[Stored data]
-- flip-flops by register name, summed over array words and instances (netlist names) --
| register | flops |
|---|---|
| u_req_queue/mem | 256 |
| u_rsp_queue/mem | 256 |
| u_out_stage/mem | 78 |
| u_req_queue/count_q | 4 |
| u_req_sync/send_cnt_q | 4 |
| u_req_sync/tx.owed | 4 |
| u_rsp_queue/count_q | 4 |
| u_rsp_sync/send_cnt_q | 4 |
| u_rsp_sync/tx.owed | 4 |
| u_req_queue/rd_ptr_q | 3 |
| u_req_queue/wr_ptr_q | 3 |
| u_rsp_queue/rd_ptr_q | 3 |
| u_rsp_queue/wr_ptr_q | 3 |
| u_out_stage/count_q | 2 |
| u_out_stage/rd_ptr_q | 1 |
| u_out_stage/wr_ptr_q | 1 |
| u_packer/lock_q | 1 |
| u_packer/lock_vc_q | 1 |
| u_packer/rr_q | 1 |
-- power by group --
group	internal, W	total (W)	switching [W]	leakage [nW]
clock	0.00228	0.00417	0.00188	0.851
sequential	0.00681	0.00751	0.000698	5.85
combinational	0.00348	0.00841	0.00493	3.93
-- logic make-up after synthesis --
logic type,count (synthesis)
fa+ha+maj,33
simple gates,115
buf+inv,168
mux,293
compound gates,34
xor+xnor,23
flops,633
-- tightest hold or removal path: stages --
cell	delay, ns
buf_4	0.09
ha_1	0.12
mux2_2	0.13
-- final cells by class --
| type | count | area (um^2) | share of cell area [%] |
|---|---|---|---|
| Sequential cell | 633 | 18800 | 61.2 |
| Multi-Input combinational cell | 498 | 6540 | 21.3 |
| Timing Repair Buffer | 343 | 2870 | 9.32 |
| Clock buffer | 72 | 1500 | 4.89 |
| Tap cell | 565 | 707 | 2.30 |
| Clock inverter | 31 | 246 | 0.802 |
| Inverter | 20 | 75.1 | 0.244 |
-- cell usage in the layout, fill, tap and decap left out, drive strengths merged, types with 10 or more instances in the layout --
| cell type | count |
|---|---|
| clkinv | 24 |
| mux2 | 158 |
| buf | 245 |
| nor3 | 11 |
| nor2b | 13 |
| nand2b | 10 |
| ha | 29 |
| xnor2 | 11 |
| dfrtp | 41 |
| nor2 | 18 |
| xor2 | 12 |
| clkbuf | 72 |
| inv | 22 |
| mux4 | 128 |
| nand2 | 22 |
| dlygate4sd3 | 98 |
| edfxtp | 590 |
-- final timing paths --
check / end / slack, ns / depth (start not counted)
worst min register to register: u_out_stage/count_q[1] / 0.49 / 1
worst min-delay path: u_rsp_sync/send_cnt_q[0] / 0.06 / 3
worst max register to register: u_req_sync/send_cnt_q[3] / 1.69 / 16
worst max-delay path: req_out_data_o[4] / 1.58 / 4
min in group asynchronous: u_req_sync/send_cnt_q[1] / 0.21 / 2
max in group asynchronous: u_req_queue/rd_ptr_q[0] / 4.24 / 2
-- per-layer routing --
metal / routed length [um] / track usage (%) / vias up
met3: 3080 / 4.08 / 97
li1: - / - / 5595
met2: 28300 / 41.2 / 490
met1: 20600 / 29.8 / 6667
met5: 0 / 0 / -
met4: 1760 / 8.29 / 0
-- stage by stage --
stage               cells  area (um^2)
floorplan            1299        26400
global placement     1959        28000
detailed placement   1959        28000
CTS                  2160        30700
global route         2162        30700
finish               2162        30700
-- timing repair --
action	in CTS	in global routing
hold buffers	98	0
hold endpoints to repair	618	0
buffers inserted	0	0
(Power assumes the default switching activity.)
## src/include/mips_defines.svh

```systemverilog
`ifndef MIPS_DEFINES_SVH
`define MIPS_DEFINES_SVH

// datapath and register file sizes
`define MIPS_XLEN       32
`define MIPS_NREG       32
`define MIPS_RADDR_W    5

// first fetch address out of reset
`define MIPS_RESET_PC   32'h0000_0000

// instruction field ranges
`define MIPS_F_OP       31:26
`define MIPS_F_RS       25:21
`define MIPS_F_RT       20:16
`define MIPS_F_RD       15:11
`define MIPS_F_FUNCT    5:0
`define MIPS_F_IMM      15:0

`endif

```

## src/source/mips_isa_pkg.sv

```systemverilog
`include "mips_defines.svh"

package mips_isa_pkg;

    typedef logic [`MIPS_XLEN-1:0]    word_t;
    typedef logic [`MIPS_RADDR_W-1:0] regAddr_t;
    typedef logic [5:0]               opcode_t;
    typedef logic [5:0]               funct_t;

    typedef enum logic [2:0] {
        ALU_ADD = 3'd0,
        ALU_SUB = 3'd1,
        ALU_AND = 3'd2,
        ALU_OR  = 3'd3,
        ALU_SLT = 3'd4
    } aluOp_e;

    // major opcodes
    localparam opcode_t OP_RTYPE = 6'h00;
    localparam opcode_t OP_BEQ   = 6'h04;
    localparam opcode_t OP_ADDIU = 6'h09;
    localparam opcode_t OP_ORI   = 6'h0d;
    localparam opcode_t OP_LW    = 6'h23;
    localparam opcode_t OP_SW    = 6'h2b;

    // special function codes
    localparam funct_t FN_ADDU = 6'h21;
    localparam funct_t FN_SUBU = 6'h23;
    localparam funct_t FN_AND  = 6'h24;
    localparam funct_t FN_OR   = 6'h25;
    localparam funct_t FN_SLT  = 6'h2a;

endpackage

```

## src/source/mips_pipe_pkg.sv

```systemverilog
package mips_pipe_pkg;

    import mips_isa_pkg::*;

    // decoded control bundle
    typedef struct packed {
        logic   regWrite;
        logic   memRead;
        logic   memWrite;
        logic   aluSrcImm;
        logic   zeroExtend;
        logic   regDstRd;
        logic   branch;
        aluOp_e aluOp;
    } ctrl_t;

    // operand source for execute
    typedef enum logic [1:0] {
        FWD_NONE = 2'd0,
        FWD_MEM  = 2'd1,
        FWD_WB   = 2'd2
    } fwdSel_e;

    typedef struct packed {
        ctrl_t    ctrl;
        word_t    pc;
        word_t    opA;
        word_t    opB;
        word_t    imm;
        regAddr_t rs;
        regAddr_t rt;
        regAddr_t dest;
    } idEx_t;

    typedef struct packed {
        ctrl_t    ctrl;
        word_t    pc;
        word_t    aluRes;
        word_t    storeData;
        regAddr_t dest;
    } exMem_t;

    // only what write-back still needs
    typedef struct packed {
        logic     regWrite;
        logic     memRead;
        word_t    pc;
        word_t    aluRes;
        regAddr_t dest;
    } memWb_t;

endpackage

```

## src/source/instrDecoder.sv

```systemverilog
`timescale 1ns/1ps

`include "mips_defines.svh"

module instrDecoder (
    input  mips_isa_pkg::word_t    instr_i,
    output mips_pipe_pkg::ctrl_t   ctrl_o,
    output mips_isa_pkg::regAddr_t rs_o,
    output mips_isa_pkg::regAddr_t rt_o,
    output mips_isa_pkg::regAddr_t dest_o
);
    import mips_isa_pkg::*;
    import mips_pipe_pkg::*;

    opcode_t  opcode;
    funct_t   funct;
    regAddr_t rd;

    assign opcode = instr_i[`MIPS_F_OP];
    assign funct  = instr_i[`MIPS_F_FUNCT];
    assign rs_o   = instr_i[`MIPS_F_RS];
    assign rt_o   = instr_i[`MIPS_F_RT];
    assign rd     = instr_i[`MIPS_F_RD];

    always_comb begin
        ctrl_o       = '0;
        ctrl_o.aluOp = ALU_ADD;
        case (opcode)
            OP_RTYPE: begin
                ctrl_o.regWrite = 1'b1;
                ctrl_o.regDstRd = 1'b1;
                case (funct)
                    FN_ADDU: ctrl_o.aluOp = ALU_ADD;
                    FN_SUBU: ctrl_o.aluOp = ALU_SUB;
                    FN_AND:  ctrl_o.aluOp = ALU_AND;
                    FN_OR:   ctrl_o.aluOp = ALU_OR;
                    FN_SLT:  ctrl_o.aluOp = ALU_SLT;
                    // unsupported funct acts as a nop
                    default: ctrl_o.regWrite = 1'b0;
                endcase
            end
            OP_ADDIU: begin
                ctrl_o.regWrite  = 1'b1;
                ctrl_o.aluSrcImm = 1'b1;
            end
            OP_ORI: begin
                ctrl_o.regWrite   = 1'b1;
                ctrl_o.aluSrcImm  = 1'b1;
                ctrl_o.zeroExtend = 1'b1;
                ctrl_o.aluOp      = ALU_OR;
            end
            OP_LW: begin
                ctrl_o.regWrite  = 1'b1;
                ctrl_o.memRead   = 1'b1;
                ctrl_o.aluSrcImm = 1'b1;
            end
            OP_SW: begin
                ctrl_o.memWrite  = 1'b1;
                ctrl_o.aluSrcImm = 1'b1;
            end
            OP_BEQ: ctrl_o.branch = 1'b1;
            default: ;
        endcase

        dest_o = ctrl_o.regDstRd ? rd : rt_o;
        // $zero is never a real destination
        if (dest_o == '0) begin
            ctrl_o.regWrite = 1'b0;
        end
    end

endmodule

```

## src/source/regFile.sv

```systemverilog
`timescale 1ns/1ps

`include "mips_defines.svh"

module regFile (
    input  logic                   clk_i,
    input  logic                   rst_i,
    input  mips_isa_pkg::regAddr_t readAddrA_i,
    input  mips_isa_pkg::regAddr_t readAddrB_i,
    input  logic                   writeEn_i,
    input  mips_isa_pkg::regAddr_t writeAddr_i,
    input  mips_isa_pkg::word_t    writeData_i,
    output mips_isa_pkg::word_t    readDataA_o,
    output mips_isa_pkg::word_t    readDataB_o
);
    import mips_isa_pkg::*;

    word_t regs [`MIPS_NREG];

    always_ff @(posedge clk_i) begin
        if (rst_i) begin
            for (int i = 0; i < `MIPS_NREG; i++) begin
                regs[i] <= '0;
            end
        end else if (writeEn_i) begin
            regs[writeAddr_i] <= writeData_i;
        end
    end

    // write in the same cycle wins over the stored value
    function automatic word_t readPort(input regAddr_t addr);
        if (addr == '0) begin
            return '0;
        end
        if (writeEn_i && writeAddr_i == addr) begin
            return writeData_i;
        end
        return regs[addr];
    endfunction

    always_comb begin
        readDataA_o = readPort(readAddrA_i);
        readDataB_o = readPort(readAddrB_i);
    end

endmodule

```

## src/source/aluUnit.sv

```systemverilog
`timescale 1ns/1ps

module aluUnit (
    input  mips_isa_pkg::word_t  a_i,
    input  mips_isa_pkg::word_t  b_i,
    input  mips_isa_pkg::aluOp_e op_i,
    output mips_isa_pkg::word_t  result_o
);
    import mips_isa_pkg::*;

    logic lessThan;

    // signed compare for slt
    assign lessThan = $signed(a_i) < $signed(b_i);

    always_comb begin
        case (op_i)
            ALU_ADD: result_o = a_i + b_i;
            ALU_SUB: result_o = a_i - b_i;
            ALU_AND: result_o = a_i & b_i;
            ALU_OR:  result_o = a_i | b_i;
            ALU_SLT: result_o = word_t'(lessThan);
            default: result_o = '0;
        endcase
    end

endmodule

```

## src/source/hazardUnit.sv

```systemverilog
`timescale 1ns/1ps

module hazardUnit (
    input  mips_isa_pkg::regAddr_t rsD_i,
    input  mips_isa_pkg::regAddr_t rtD_i,
    input  logic                   branchD_i,
    input  mips_pipe_pkg::idEx_t   idEx_i,
    input  mips_pipe_pkg::exMem_t  exMem_i,
    input  mips_pipe_pkg::memWb_t  memWb_i,
    output mips_pipe_pkg::fwdSel_e fwdA_o,
    output mips_pipe_pkg::fwdSel_e fwdB_o,
    output logic                   fwdBrA_o,
    output logic                   fwdBrB_o,
    output logic                   stall_o
);
    import mips_isa_pkg::*;
    import mips_pipe_pkg::*;

    logic exUsedByD;
    logic memUsedByD;
    logic loadUse;
    logic branchWait;

    // memory stage is younger, so it is checked first
    function automatic fwdSel_e pickFwd(input regAddr_t src, input exMem_t em,
                                        input memWb_t mw);
        if (em.ctrl.regWrite && em.dest == src) begin
            return FWD_MEM;
        end
        if (mw.regWrite && mw.dest == src) begin
            return FWD_WB;
        end
        return FWD_NONE;
    endfunction

    always_comb begin
        fwdA_o = pickFwd(idEx_i.rs, exMem_i, memWb_i);
        fwdB_o = pickFwd(idEx_i.rt, exMem_i, memWb_i);
    end

    // branch compare can take alu results from memory, not load data
    assign fwdBrA_o = exMem_i.ctrl.regWrite && !exMem_i.ctrl.memRead
                      && exMem_i.dest == rsD_i;
    assign fwdBrB_o = exMem_i.ctrl.regWrite && !exMem_i.ctrl.memRead
                      && exMem_i.dest == rtD_i;

    assign exUsedByD  = idEx_i.ctrl.regWrite
                        && (idEx_i.dest == rsD_i || idEx_i.dest == rtD_i);
    assign memUsedByD = exMem_i.ctrl.regWrite
                        && (exMem_i.dest == rsD_i || exMem_i.dest == rtD_i);

    assign loadUse    = idEx_i.ctrl.memRead && exUsedByD;
    // load data reaches decode only through the register file bypass
    assign branchWait = branchD_i && (exUsedByD || (exMem_i.ctrl.memRead && memUsedByD));

    assign stall_o = loadUse || branchWait;

endmodule

```

## src/source/mipsCore.sv

```systemverilog
`timescale 1ns/1ps

`include "mips_defines.svh"

module mipsCore (
    input  logic                   clk_i,
    input  logic                   rst_i,
    output mips_isa_pkg::word_t    instrAddr_o,
    input  mips_isa_pkg::word_t    instr_i,
    output logic                   dataEn_o,
    output logic                   dataWe_o,
    output mips_isa_pkg::word_t    dataAddr_o,
    output mips_isa_pkg::word_t    dataWdata_o,
    input  mips_isa_pkg::word_t    dataRdata_i,
    output logic                   wbEn_o,
    output mips_isa_pkg::regAddr_t wbReg_o,
    output mips_isa_pkg::word_t    wbData_o,
    output mips_isa_pkg::word_t    wbPc_o
);
    import mips_isa_pkg::*;
    import mips_pipe_pkg::*;

    word_t    pcF;
    word_t    pcD;
    word_t    instrD;
    ctrl_t    ctrlD;
    regAddr_t rsD;
    regAddr_t rtD;
    regAddr_t destD;
    word_t    rdA;
    word_t    rdB;
    word_t    immD;
    word_t    brA;
    word_t    brB;
    word_t    branchTarget;
    logic     takenD;
    logic     stall;
    fwdSel_e  fwdA;
    fwdSel_e  fwdB;
    logic     fwdBrA;
    logic     fwdBrB;
    idEx_t    idEx;
    exMem_t   exMem;
    memWb_t   memWb;
    word_t    opA;
    word_t    opB;
    word_t    aluB;
    word_t    aluRes;
    word_t    wbData;

    // fetch
    always_ff @(posedge clk_i) begin
        if (rst_i) begin
            pcF <= `MIPS_RESET_PC;
        end else if (!stall) begin
            pcF <= takenD ? branchTarget : pcF + 32'd4;
        end
    end

    assign instrAddr_o = pcF;

    // fetch/decode register, cleared instr decodes as nop
    always_ff @(posedge clk_i) begin
        if (rst_i) begin
            instrD <= '0;
        end else if (!stall) begin
            instrD <= instr_i;
        end
    end

    always_ff @(posedge clk_i) begin
        if (!stall) begin
            pcD <= pcF;
        end
    end

    // decode
    instrDecoder i_instrDecoder (
        .instr_i (instrD),
        .ctrl_o  (ctrlD),
        .rs_o    (rsD),
        .rt_o    (rtD),
        .dest_o  (destD)
    );

    regFile i_regFile (
        .clk_i       (clk_i),
        .rst_i       (rst_i),
        .readAddrA_i (rsD),
        .readAddrB_i (rtD),
        .writeEn_i   (memWb.regWrite),
        .writeAddr_i (memWb.dest),
        .writeData_i (wbData),
        .readDataA_o (rdA),
        .readDataB_o (rdB)
    );

    assign immD = ctrlD.zeroExtend ? {16'b0, instrD[`MIPS_F_IMM]}
                                   : {{16{instrD[15]}}, instrD[`MIPS_F_IMM]};

    // beq resolves here, the delay slot is already in fetch
    assign brA          = fwdBrA ? exMem.aluRes : rdA;
    assign brB          = fwdBrB ? exMem.aluRes : rdB;
    assign takenD       = ctrlD.branch && (brA == brB);
    assign branchTarget = pcD + 32'd4 + {immD[29:0], 2'b00};

    hazardUnit i_hazardUnit (
        .rsD_i     (rsD),
        .rtD_i     (rtD),
        .branchD_i (ctrlD.branch),
        .idEx_i    (idEx),
        .exMem_i   (exMem),
        .memWb_i   (memWb),
        .fwdA_o    (fwdA),
        .fwdB_o    (fwdB),
        .fwdBrA_o  (fwdBrA),
        .fwdBrB_o  (fwdBrB),
        .stall_o   (stall)
    );

    // stall turns the execute slot into a bubble
    always_ff @(posedge clk_i) begin
        idEx <= '{ctrl: ctrlD, pc: pcD, opA: rdA, opB: rdB, imm: immD,
                  rs: rsD, rt: rtD, dest: destD};
        if (rst_i || stall) begin
            idEx.ctrl <= '0;
        end
    end

    // execute
    always_comb begin
        case (fwdA)
            FWD_MEM: opA = exMem.aluRes;
            FWD_WB:  opA = wbData;
            default: opA = idEx.opA;
        endcase
        case (fwdB)
            FWD_MEM: opB = exMem.aluRes;
            FWD_WB:  opB = wbData;
            default: opB = idEx.opB;
        endcase
    end

    assign aluB = idEx.ctrl.aluSrcImm ? idEx.imm : opB;

    aluUnit i_aluUnit (
        .a_i      (opA),
        .b_i      (aluB),
        .op_i     (idEx.ctrl.aluOp),
        .result_o (aluRes)
    );

    always_ff @(posedge clk_i) begin
        exMem <= '{ctrl: idEx.ctrl, pc: idEx.pc, aluRes: aluRes, storeData: opB,
                   dest: idEx.dest};
        if (rst_i) begin
            exMem.ctrl <= '0;
        end
    end

    // memory
    assign dataEn_o    = exMem.ctrl.memRead || exMem.ctrl.memWrite;
    assign dataWe_o    = exMem.ctrl.memWrite;
    assign dataAddr_o  = exMem.aluRes;
    assign dataWdata_o = exMem.storeData;

    always_ff @(posedge clk_i) begin
        memWb <= '{regWrite: exMem.ctrl.regWrite, memRead: exMem.ctrl.memRead,
                   pc: exMem.pc, aluRes: exMem.aluRes, dest: exMem.dest};
        if (rst_i) begin
            memWb.regWrite <= 1'b0;
            memWb.memRead  <= 1'b0;
        end
    end

    // write-back, load data arrives this cycle
    assign wbData   = memWb.memRead ? dataRdata_i : memWb.aluRes;
    assign wbEn_o   = memWb.regWrite;
    assign wbReg_o  = memWb.dest;
    assign wbData_o = wbData;
    assign wbPc_o   = memWb.pc;

endmodule

```

## config.mk

```make
export PLATFORM = sky130hd
export DESIGN_NAME = mipsCore
export DESIGN_NICKNAME = d
export VERILOG_FILES = /design/src/source/mips_isa_pkg.sv /design/src/source/mips_pipe_pkg.sv /design/src/source/instrDecoder.sv /design/src/source/regFile.sv /design/src/source/aluUnit.sv /design/src/source/hazardUnit.sv /design/src/source/mipsCore.sv
export VERILOG_INCLUDE_DIRS = /design/src /design/src/include
export SDC_FILE = /design/constraint.sdc
export NUM_CORES = 2
export LEC_CHECK = 0
export ABC_AREA = 1
export BUFFER_PORTS_ARGS = -buffer_cell sky130_fd_sc_hd__buf_2
export CORE_AREA = 10 10 581 583
export CTS_CLUSTER_SIZE = 8
export DETAILED_ROUTE_END_ITERATION = 8
export DIE_AREA = 0 0 591 593
export GPL_TIMING_DRIVEN = 0
export REMOVE_ABC_BUFFERS = 1
export SLEW_MARGIN = 20
export SYNTH_ARGS = -nofsm -noshare
export SYNTH_HDL_FRONTEND = slang
export SYNTH_SLANG_ARGS = --single-unit
```

## constraint.sdc

```tcl
create_clock -name clk_i -period 14 [get_ports clk_i]
set_input_delay 2.8 -clock clk_i [delete_from_list [all_inputs] [get_ports clk_i]]
set_output_delay 2.8 -clock clk_i [all_outputs]
set_load 0.02 [all_outputs]
```

# --- Word level (Yosys, flattened, before mapping) ---
# Memories as Yosys holds them, arrays and structs flattened. A register that Yosys moved wholly into a read port is not among the register bits.
# Index checks and enable logic that the tools add are counted.
totals:
  reg_bits: 420
  latch_bits: 0
  ram_bits: 1024
  rom_bits: 0
  in_bits: 66
  output_inout_bits: 168
  elab_cells: 158
  mem_count: 1
mem_list:
  columns: ["name", "depth", "word_bits", "read_ports", "rd_ports_with_merged_regs", "wr", "line_no", "text"]
  rows:
  - ["i_regFile.regs", 32, 32, 2, 2, 32, "regFile.sv:18", "word_t regs [`MIPS_NREG];"]
classes:
  addsub: 5
  mul: 0
  n_div: 0
  magnitude_cmp: 1
  eq_ne: 29
  n_shift: 0
  mux: 60
  bitwise_logic: 2
  n_reduce_logical: 32
ops:
  columns: ["cell", "count"]
  rows:
  - ["32-bit 2-to-1 mux", 14]
  - ["32-bit one-hot mux with 5 select lines", 1]
  - ["32-bit one-hot mux with 2 select lines", 2]
  - ["32-bit by 3-bit adder with 32-bit output, second input constant", 2]
  - ["32-bit adder", 2]
  - ["5-bit equality test", 10]
  - ["6-bit equality test, second input constant", 7]
  - ["32-bit bitwise AND", 1]
  - ["32-bit equality test", 1]
  - ["32-bit < comparator", 1]
  - ["32-bit bitwise OR", 1]
  - ["32-bit OR reduction", 1]
  - ["32-bit subtractor", 1]
  - ["30-bit 2-to-1 mux", 1]
  - ["5-bit 2-to-1 mux", 6]
  - ["1-bit 2-to-1 mux", 25]
  - ["2-bit 2-to-1 mux", 8]
  - ["1-bit logical AND", 15]
  - ["5-bit logical NOT", 3]
  - ["6-bit by 4-bit equality test with 1-bit output, second input constant", 2]
  - ["3-bit one-hot mux with 4 select lines", 1]
  - ["3-bit by 2-bit equality test with 1-bit output, second input constant", 2]
  - ["6-bit by 3-bit equality test with 1-bit output, second input constant", 1]
  - ["6-bit logical NOT", 1]
  - ["13 further kinds", 20]

# --- Longest topological paths before layout ---
logic_depth:
  depth_word: 11
  ltp_mapped: 34
  mapped_depth_nobuf: 34

# --- Modules after synthesis ---
# A second synthesis with hierarchy kept.
unflattened:
  cells_unflattened: 11136
  area_unflattened_um2: 83273.6
by_module_without_submodules:
  columns: ["mod", "n_inst", "cells_each", "area_per_inst_um2", "seq_area_each_um2"]
  rows:
  - ["regFile", 1, 7450, 58064.4, 30749.5]
  - ["mipsCore", 1, 2315, 18082.3, 8668.3]
  - ["aluUnit", 1, 1148, 6018.3, 0.0]
  - ["hazardUnit", 1, 140, 680.7, 0.0]
  - ["instrDecoder", 1, 83, 427.9, 0.0]

# --- Worst setup path before layout ---
# Ideal clock, no wire load.
synth_path:
  path_type: "input-to-output"
  startpoint: "in dataRdata_i[14]"
  endpoint: "out wbData_o[14]"
  arrival_time_ns: 3.607
  required_ns: 11.200
  path_slack_ns: 7.593
  path_stages: 5
  path_buffers: 1
  path_cell_list: "inv_1 > nand2_1 > o21ai_1 > clkbuf_1 > inv_1"
synth_between:
  elab_chain_cells: 1
synth_rtl:
  columns: ["element", "line_no", "text"]
  rows:
  - ["from (decl)", "mipsCore.sv:14", "input mips_isa_pkg::word_t dataRdata_i,"]
  - ["32-bit 2-to-1 mux", "mipsCore.sv:177", "assign wbData = memWb.memRead ? dataRdata_i : memWb.aluRes;"]
  - ["to (decl)", "mipsCore.sv:17", "output mips_isa_pkg::word_t wbData_o,"]
# No other way between the ends.

# --- Worst setup path in the final report ---
layout_path:
  startpoint: "reg memWb (netlist bit wbReg_o[3])"
  endpoint: "reg exMem (netlist bit dataAddr_o[30])"
layout_between:
  elab_chain_cells: 11
  elab_cells_between_ends: 26
  classes_between: "add/sub (2); eq/ne (6); mux (14); bitwise (2); reduce/logical (2)"
layout_rtl:
  columns: ["element", "line_no", "text"]
  rows:
  - ["from (decl)", "mipsCore.sv:44", "memWb_t memWb;"]
  - ["from (signal assigned)", "mipsCore.sv:168", "memWb <= '{regWrite: exMem.ctrl.regWrite, memRead: exMem.ctrl.memRead,"]
  - ["5-bit equality test *", "hazardUnit.sv:30", "if (mw.regWrite && mw.dest == src) begin"]
  - ["1-bit logical AND *", "hazardUnit.sv:30", null]
  - ["1-bit 2-to-1 mux (2 in a row)", "hazardUnit.sv:30", null]
  - ["2-bit 2-to-1 mux *", "hazardUnit.sv:33", "return FWD_NONE;"]
  - ["2-bit 2-to-1 mux *", "hazardUnit.sv:30", null]
  - ["2-bit equality test / 2-bit by 1-bit equality test with 1-bit output (equally long branches)", "mipsCore.sv:137", "case (fwdB)"]
  - ["32-bit one-hot mux with 2 select lines *", "mipsCore.sv:137", null]
  - ["net opB[9]", "mipsCore.sv:46", "word_t opB;"]
  - ["32-bit 2-to-1 mux *", "mipsCore.sv:144", "assign aluB = idEx.ctrl.aluSrcImm ? idEx.imm : opB;"]
  - ["32-bit subtractor / 32-bit adder (equally long branches)", "aluUnit.sv:19, aluUnit.sv:18", null]
  - ["32-bit one-hot mux with 5 select lines *", "aluUnit.sv:17", "case (op_i)"]
  - ["net aluRes[30]", "mipsCore.sv:48", "word_t aluRes;"]
  - ["to (signal assigned)", "mipsCore.sv:154", "exMem <= '{ctrl: idEx.ctrl, pc: idEx.pc, aluRes: aluRes, storeData: opB,"]
  - ["to (decl)", "mipsCore.sv:43", "exMem_t exMem;"]
# Mark *: on every way through the listed nets, which the timed path passes. The rest lies on a longest branch. The select of a mux whose other input is x is not followed.
# A chain may end at the register's enable or synchronous reset.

* _Your task_
Read through the entries, then copy every line where the string "flops" is found.

* _Output of the task_
-- flip-flops by register name, summed over array words and instances (netlist names) --
| register | flops |
flops,633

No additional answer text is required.